## ABOUT THIS TASK
Write only the number of lines in the data that contain the word "regRdata".

## Stored items
= = =
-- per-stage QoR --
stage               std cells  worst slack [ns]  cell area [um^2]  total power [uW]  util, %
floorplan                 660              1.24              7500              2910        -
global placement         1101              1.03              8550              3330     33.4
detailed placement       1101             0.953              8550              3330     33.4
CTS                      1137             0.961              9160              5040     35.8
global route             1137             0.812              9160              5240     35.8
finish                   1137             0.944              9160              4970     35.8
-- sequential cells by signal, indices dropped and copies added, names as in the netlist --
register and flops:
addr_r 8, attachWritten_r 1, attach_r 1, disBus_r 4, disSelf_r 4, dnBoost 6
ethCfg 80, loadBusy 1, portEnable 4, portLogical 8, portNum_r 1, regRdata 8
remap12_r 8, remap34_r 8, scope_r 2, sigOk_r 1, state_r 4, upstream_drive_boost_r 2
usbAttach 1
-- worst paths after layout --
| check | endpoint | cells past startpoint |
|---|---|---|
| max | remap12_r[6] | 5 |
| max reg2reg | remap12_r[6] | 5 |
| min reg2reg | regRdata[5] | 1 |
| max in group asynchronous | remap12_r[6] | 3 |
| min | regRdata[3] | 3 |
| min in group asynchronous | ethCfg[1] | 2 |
= = =
## PROBLEM SOLUTION
3